Unfortunately we no longer have that class of politicians, which I am persuaded we once had in both “conservative” and “liberal” ranks, who understood well and quickly that intimidation requires a virile response; and who would turn even upon their own supporters when unreasonable demands were shoved forward. Alas, I am referring mostly to times before the First World War. But the sense of irreducible public responsibility can, in principle, be stirred from slumber; and if those “Syrian refugees” with Kalashnikovs will keep it up, who knows what they may awaken. We can only hope for politicians who will not only rise, but shine.

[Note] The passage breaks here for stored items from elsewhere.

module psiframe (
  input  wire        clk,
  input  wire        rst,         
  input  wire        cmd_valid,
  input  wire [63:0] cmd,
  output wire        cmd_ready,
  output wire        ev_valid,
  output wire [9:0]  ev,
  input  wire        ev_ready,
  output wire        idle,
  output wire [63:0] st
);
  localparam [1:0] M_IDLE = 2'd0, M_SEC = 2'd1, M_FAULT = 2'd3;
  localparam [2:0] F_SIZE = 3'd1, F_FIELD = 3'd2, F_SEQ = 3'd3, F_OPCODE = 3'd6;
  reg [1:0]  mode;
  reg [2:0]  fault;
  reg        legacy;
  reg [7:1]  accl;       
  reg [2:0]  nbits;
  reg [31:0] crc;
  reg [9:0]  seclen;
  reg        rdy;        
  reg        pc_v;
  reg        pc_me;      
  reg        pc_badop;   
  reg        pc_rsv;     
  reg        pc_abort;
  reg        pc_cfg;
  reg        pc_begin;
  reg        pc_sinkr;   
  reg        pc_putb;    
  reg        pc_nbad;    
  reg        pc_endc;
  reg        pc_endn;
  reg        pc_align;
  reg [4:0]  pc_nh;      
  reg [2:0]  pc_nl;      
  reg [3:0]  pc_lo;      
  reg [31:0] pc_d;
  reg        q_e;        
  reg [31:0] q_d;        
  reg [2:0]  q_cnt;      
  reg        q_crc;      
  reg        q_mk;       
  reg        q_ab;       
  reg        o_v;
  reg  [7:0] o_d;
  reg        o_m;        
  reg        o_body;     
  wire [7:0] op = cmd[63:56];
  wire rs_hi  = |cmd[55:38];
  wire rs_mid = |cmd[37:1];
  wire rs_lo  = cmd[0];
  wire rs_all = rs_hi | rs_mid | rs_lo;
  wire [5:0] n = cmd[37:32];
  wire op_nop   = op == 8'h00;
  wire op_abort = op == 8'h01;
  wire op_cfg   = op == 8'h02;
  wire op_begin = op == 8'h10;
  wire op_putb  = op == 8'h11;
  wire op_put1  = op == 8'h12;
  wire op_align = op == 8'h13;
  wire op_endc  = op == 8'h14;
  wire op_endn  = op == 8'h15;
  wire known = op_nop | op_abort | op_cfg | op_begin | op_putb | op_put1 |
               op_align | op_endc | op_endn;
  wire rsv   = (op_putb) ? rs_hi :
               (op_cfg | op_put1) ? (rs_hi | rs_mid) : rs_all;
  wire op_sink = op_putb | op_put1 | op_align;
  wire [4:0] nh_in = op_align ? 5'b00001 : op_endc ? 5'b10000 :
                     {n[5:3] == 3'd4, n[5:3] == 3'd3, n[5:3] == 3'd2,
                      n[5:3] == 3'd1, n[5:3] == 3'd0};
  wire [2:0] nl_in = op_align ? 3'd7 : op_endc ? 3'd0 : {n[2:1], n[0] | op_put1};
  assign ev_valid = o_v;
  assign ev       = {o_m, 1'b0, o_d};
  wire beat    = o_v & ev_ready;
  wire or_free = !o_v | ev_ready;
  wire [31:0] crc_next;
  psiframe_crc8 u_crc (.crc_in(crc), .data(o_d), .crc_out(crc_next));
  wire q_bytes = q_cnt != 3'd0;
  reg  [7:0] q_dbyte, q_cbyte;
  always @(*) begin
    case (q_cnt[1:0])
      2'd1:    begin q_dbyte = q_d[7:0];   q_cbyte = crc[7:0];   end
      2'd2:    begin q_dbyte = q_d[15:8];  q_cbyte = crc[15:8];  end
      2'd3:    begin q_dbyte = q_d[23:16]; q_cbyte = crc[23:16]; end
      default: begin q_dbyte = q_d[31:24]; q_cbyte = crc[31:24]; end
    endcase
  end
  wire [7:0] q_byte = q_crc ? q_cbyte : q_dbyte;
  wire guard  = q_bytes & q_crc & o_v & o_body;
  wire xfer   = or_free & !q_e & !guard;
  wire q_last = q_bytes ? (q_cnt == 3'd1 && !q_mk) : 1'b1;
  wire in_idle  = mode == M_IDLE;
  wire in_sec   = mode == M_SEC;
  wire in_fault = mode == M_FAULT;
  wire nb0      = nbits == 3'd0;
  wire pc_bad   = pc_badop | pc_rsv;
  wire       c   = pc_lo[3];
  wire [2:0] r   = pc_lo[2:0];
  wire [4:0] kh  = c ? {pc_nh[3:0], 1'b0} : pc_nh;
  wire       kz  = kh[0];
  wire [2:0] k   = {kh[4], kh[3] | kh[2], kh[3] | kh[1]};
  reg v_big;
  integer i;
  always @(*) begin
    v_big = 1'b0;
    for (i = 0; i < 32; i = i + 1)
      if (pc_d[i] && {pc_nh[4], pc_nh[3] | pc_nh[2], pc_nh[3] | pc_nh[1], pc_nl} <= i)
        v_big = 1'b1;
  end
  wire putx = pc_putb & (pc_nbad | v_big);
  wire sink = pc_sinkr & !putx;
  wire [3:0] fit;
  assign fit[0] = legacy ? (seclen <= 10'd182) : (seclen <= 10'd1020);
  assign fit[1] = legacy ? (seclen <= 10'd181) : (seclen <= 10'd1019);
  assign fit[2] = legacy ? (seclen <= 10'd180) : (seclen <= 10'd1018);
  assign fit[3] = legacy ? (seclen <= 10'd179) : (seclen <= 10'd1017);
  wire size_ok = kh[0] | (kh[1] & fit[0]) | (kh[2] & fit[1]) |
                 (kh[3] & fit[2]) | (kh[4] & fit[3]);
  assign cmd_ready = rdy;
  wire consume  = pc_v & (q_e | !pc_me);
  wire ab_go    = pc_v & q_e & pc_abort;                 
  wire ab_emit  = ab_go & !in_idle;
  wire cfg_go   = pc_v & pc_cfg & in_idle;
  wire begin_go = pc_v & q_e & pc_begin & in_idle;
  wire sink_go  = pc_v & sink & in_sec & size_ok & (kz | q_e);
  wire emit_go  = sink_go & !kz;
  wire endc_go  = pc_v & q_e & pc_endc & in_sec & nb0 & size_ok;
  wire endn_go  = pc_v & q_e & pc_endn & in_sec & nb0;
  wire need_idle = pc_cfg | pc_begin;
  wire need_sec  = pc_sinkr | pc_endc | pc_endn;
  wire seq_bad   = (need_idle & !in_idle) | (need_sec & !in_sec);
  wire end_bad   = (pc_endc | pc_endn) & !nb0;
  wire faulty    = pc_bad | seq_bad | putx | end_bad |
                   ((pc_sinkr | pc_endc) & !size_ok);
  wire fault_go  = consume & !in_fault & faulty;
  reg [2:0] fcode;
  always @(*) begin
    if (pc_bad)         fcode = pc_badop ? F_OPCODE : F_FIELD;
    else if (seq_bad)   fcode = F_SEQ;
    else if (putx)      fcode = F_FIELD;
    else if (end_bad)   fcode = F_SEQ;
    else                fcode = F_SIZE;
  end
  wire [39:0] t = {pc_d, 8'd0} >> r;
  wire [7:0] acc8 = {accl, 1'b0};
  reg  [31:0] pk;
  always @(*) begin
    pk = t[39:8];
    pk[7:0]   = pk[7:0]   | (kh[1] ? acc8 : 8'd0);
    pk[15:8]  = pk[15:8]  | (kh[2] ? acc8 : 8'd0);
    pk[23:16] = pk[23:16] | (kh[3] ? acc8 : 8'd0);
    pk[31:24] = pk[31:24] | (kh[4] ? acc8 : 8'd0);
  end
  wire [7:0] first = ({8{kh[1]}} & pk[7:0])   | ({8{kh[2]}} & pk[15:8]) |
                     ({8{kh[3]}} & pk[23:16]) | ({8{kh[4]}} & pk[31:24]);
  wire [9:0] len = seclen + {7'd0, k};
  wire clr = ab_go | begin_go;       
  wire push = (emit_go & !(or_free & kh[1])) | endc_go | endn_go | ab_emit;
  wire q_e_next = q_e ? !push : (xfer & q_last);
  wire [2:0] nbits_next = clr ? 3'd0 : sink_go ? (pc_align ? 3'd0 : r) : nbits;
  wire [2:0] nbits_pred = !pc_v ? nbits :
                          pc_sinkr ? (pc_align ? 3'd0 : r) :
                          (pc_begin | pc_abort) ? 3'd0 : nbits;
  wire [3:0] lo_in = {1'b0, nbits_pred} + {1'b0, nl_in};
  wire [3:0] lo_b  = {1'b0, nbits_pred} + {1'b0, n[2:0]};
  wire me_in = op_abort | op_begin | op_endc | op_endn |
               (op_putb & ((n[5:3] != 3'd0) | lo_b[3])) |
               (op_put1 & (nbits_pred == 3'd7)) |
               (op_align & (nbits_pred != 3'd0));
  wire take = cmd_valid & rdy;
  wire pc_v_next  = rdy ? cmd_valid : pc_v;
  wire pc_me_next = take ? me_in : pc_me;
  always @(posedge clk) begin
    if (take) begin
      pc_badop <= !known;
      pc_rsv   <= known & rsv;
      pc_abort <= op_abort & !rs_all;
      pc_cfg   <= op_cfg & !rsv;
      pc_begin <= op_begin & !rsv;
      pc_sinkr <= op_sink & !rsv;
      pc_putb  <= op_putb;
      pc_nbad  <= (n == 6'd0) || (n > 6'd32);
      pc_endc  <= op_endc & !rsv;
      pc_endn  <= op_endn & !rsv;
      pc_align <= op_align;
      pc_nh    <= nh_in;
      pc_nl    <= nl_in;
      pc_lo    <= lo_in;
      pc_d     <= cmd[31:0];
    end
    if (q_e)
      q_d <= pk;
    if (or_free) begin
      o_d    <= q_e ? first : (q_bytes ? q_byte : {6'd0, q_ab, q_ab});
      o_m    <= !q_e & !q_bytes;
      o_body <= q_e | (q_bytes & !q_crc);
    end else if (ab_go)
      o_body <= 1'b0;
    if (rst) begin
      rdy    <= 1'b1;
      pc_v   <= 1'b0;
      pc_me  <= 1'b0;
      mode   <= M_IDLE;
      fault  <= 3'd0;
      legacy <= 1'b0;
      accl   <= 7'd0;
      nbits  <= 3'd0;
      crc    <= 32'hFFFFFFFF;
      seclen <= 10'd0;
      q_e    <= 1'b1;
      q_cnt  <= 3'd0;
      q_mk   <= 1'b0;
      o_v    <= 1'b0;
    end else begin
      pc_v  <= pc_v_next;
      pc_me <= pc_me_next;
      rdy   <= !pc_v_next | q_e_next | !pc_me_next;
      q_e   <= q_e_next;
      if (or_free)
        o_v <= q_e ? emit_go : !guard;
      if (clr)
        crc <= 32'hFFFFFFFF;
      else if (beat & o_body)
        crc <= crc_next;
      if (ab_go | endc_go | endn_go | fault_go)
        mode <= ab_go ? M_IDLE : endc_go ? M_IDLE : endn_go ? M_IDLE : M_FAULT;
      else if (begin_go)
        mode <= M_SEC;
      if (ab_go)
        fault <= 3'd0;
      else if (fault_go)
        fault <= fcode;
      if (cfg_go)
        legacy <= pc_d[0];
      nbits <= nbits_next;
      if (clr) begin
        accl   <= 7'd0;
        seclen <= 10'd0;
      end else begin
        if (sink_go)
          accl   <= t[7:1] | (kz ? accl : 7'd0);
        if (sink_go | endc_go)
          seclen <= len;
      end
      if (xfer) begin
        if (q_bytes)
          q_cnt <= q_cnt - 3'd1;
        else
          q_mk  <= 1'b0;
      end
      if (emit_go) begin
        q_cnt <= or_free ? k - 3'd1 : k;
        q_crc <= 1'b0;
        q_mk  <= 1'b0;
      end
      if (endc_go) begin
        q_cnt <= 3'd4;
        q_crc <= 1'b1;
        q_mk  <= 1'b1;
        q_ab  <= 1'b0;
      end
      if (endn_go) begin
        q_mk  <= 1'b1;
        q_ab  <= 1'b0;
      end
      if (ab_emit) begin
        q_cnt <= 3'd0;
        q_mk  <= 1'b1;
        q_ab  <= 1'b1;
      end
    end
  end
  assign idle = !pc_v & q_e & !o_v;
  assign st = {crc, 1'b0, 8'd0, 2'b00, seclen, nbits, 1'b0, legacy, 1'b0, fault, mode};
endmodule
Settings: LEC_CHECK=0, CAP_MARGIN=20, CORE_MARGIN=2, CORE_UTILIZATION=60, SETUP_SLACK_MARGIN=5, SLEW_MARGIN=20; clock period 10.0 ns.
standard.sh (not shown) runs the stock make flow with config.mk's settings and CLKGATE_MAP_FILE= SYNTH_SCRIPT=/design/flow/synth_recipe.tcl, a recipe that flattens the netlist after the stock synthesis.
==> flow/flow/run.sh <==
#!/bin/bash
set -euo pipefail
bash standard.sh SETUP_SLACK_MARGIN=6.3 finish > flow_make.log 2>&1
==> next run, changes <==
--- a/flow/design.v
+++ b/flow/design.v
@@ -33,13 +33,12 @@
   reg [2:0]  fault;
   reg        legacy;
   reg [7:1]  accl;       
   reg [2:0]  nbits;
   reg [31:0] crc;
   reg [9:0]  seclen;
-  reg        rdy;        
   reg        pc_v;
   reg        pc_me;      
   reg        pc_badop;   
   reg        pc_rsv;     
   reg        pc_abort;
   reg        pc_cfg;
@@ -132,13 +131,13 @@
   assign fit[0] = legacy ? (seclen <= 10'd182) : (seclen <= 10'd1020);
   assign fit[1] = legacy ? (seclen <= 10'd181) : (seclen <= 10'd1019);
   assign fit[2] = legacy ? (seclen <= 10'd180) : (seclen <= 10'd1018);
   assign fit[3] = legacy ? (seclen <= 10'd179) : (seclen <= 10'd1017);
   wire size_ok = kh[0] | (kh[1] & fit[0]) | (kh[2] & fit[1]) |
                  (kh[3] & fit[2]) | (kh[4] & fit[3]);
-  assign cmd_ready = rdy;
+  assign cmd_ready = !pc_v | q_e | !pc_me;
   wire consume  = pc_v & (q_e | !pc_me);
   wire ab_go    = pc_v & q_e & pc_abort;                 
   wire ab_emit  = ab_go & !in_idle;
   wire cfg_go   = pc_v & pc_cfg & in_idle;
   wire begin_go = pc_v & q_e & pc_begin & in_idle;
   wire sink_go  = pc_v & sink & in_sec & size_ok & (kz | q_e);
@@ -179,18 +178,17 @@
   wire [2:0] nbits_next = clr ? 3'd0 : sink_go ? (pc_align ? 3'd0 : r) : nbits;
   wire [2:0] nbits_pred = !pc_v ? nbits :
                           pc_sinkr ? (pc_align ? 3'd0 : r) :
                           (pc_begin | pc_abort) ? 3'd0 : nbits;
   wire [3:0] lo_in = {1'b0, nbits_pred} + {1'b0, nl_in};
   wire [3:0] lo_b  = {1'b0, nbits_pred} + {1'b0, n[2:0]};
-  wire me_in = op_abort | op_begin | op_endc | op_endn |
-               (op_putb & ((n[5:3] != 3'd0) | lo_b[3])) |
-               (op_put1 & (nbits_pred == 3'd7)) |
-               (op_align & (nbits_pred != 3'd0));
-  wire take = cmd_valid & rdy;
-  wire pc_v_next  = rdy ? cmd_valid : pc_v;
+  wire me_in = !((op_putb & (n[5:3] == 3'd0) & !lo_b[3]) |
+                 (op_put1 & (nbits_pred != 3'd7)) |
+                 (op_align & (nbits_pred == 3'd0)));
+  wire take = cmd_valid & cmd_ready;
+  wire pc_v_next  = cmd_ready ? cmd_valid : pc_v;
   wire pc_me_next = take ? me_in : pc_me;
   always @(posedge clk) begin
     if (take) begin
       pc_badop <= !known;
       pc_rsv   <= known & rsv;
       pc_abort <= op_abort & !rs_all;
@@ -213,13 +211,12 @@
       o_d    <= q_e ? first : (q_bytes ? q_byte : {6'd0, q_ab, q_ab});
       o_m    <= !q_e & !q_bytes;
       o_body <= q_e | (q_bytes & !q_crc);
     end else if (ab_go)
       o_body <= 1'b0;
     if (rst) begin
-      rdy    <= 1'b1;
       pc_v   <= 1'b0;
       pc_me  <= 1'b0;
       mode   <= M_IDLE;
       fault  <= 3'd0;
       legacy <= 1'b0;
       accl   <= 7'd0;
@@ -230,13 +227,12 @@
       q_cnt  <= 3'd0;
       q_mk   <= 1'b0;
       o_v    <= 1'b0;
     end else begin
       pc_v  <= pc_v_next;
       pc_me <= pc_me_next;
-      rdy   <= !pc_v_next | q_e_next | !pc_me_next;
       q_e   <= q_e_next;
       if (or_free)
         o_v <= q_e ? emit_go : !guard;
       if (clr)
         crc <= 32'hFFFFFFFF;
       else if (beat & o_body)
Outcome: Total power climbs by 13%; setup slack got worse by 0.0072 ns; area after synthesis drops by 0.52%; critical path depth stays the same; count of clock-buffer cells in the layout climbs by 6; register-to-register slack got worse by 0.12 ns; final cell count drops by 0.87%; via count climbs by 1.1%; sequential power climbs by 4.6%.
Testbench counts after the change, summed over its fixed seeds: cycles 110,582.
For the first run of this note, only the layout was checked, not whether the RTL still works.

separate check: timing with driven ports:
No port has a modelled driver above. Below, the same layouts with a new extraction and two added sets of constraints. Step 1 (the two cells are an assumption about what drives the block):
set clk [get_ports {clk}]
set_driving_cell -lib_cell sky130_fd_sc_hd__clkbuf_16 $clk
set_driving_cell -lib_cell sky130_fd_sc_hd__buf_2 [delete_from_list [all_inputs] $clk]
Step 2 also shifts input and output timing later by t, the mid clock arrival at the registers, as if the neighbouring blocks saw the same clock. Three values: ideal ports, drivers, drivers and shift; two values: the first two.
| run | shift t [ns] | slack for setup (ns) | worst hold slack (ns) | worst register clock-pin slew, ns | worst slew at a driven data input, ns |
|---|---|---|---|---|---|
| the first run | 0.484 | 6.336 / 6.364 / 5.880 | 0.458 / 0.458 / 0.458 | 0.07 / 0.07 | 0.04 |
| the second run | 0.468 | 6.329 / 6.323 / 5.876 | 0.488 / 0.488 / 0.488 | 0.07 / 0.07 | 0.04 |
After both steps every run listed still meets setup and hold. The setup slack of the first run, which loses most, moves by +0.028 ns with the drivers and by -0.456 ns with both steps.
Source: an optimization exercise on an open RTL-to-GDS flow (aim: small area, a short achievable clock period and few clock cycles). Production flows keep margins and buffers that such runs may drop.
Function was checked by simulation only, so behaviour that the tests miss may differ from the original.
No activity file was given, so power comes from the tool's default toggle rates.

==> run F <==
==> flow/design.v (excerpt) <==
module mpt_core (
    input  wire        clk,
    input  wire        rst,         
    input  wire        bus_req,     
    input  wire        bus_we,      
    input  wire [20:0] bus_slot,    
    input  wire [63:0] bus_wdata,
    output reg  [63:0] bus_rdata,   
    output wire        irq
);
export LEC_CHECK = 0
export CAP_MARGIN = 30
export CORE_MARGIN = 2
export CORE_UTILIZATION = 55
export SETUP_SLACK_MARGIN = 5
export SLEW_MARGIN = 30
create_clock -name core_clock -period 12.0 [get_ports {clk}]
run.sh (not shown) runs the stock make flow with config.mk's settings and CLKGATE_MAP_FILE= SYNTH_SCRIPT=/design/flow/synth_recipe.tcl, a recipe that flattens the netlist after the stock synthesis.
==> run Z: changes against run F <==
--- a/flow/config.mk
+++ b/flow/config.mk
@@ -9,3 +9,3 @@
 export CORE_MARGIN = 2
-export CORE_UTILIZATION = 55
+export CORE_UTILIZATION = 40
 export SETUP_SLACK_MARGIN = 5
==> run summary <==
Run F ran to the end with no violations. Run Z passed the timing, design-rule and antenna checks.
Of run F and run Z, run Z has the higher die area (gap about 27%, measured against run Z).
Between run Z and run F, the lower total power is in run Z (gap about 1.2%, measured against run F).
Synthesized cell count is the same in run Z and run F.
Between run Z and run F, the lower clock-buffer cell count is in run F (gap 13).
Global-route usage: run F is higher than run Z (13 points).
Via count: run Z is smaller than run F (5.3%).
Combinational power: run Z is smaller than run F (about 9%).
Of run Z and run F, run Z has the higher register-to-register slack (gap 0.31 ns).
Testbench counts of run F, summed over its fixed seeds: cycles 86,158.
Testbench counts of run Z, summed over its fixed seeds: cycles 86,158.
Background: an optimization exercise with open tools, aiming at small area, a short achievable clock period and few clock cycles per item. Do not read the settings as production practice. Only simulation tests tie the RTL to the original design; equivalence was not proved.

pine:
==> flow/design.v (excerpt) <==
module bcc_block (
  input  wire         clk,
  input  wire         rst,           
  input  wire         in_valid,
  output wire         in_ready,
  input  wire         in_decrypt,    
  input  wire [4:0]   in_keylen,     
  input  wire [127:0] in_key,
  input  wire [63:0]  in_block,
  output wire         out_valid,
  input  wire         out_ready,
  output wire [63:0]  out_block
);
Size in the first run: about 3,800 cells after synthesis, roughly 780 flip-flops, ~270 I/O pins.
==> flow/config.mk <==
export PLATFORM = sky130hd
export DESIGN_NAME = bcc_block
export DESIGN_NICKNAME = bcc_block
export VERILOG_FILES = /design/flow/design.v
export SDC_FILE = /design/flow/constraint.sdc
export NUM_CORES = 4
export LEC_CHECK = 0
export CAP_MARGIN = 20
export CORE_MARGIN = 2
export CORE_UTILIZATION = 65
export CTS_BUF_LIST = sky130_fd_sc_hd__clkbuf_4 sky130_fd_sc_hd__clkbuf_8
export SLEW_MARGIN = 20
==> flow/constraint.sdc <==
create_clock -name core_clock -period 12.0 [get_ports {clk}]
set_input_delay 2.4000 -clock core_clock [delete_from_list [all_inputs] [get_ports {clk}]]
set_output_delay 2.4000 -clock core_clock [all_outputs]
set_load 0.01 [all_outputs]
standard.sh (not shown) runs the stock make flow with config.mk's settings and CLKGATE_MAP_FILE= SYNTH_SCRIPT=/design/flow/synth_recipe.tcl, a recipe that flattens the netlist after the stock synthesis.
==> flow/flow/run.sh <==
#!/bin/bash
bash standard.sh "BUFFER_PORTS_ARGS=-buffer_cell sky130_fd_sc_hd__buf_1" SETUP_SLACK_MARGIN=8.25 finish > flow_make.log 2>&1
pine went all the way through the flow, and no timing, DRC or antenna check failed.
Testbench counts of pine, summed over its fixed seeds: cycles 1,648, items 1,600.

“Comfort zones” is another term, for what Muslim psychopaths and campus hotshots think should be provided, at the expense of others. The liberals, as usual, were late to the discovery; the Muslims have many centuries on them, with their concept of the Dar al-Islam. It goes back to the Koran. In English it is conveyed by the phrase: “Mine is mine, and yours is for sharing.”
Too: the concept of constant progress, in a sense unknown to the classical world. (I am uttering an opinion with which, I admit, some classical scholars might disagree.) For the religious idea that this Dar al-Islam, or gigantic “safe zone,” must be constantly expanding, against neighbours who have only such rights as Muslims are in a mood to confer, is also an Islamic invention. Congratulate them at least for their originality; our liberals came to the “ratcheting principle” rather late in the day.
Charles Martel was the Western refutation: “So what happens when your frontiers contract?”
A shark, if I may revert to my earlier mention of animal life, is rather different from a pigeon. (Trust me on this, I was a science kid.) There are many kinds of shark, some of which (like Sufis) are habitually peaceful; but most sharks, from viviparous birth, are endowed with a system of respiration that requires them to ceaselessly swim forward. Stall, or push them backwards, and they asphyxiate. Their aggressive hunting customs are of a piece, reflecting this “progressive” need.
Sharks are sharks and will be, whether from the East, or from the West. Who am I to judge their nature? But it is not their nature that I oppose. Rather, it is the idea that we should keep backing off, so their comfort zones will not be impeded, when some kind of wall would be much more effective.
Call it, if you will, our own “comfort zone,” and grow it. Or as the feminists like to put it: “Take back the night.”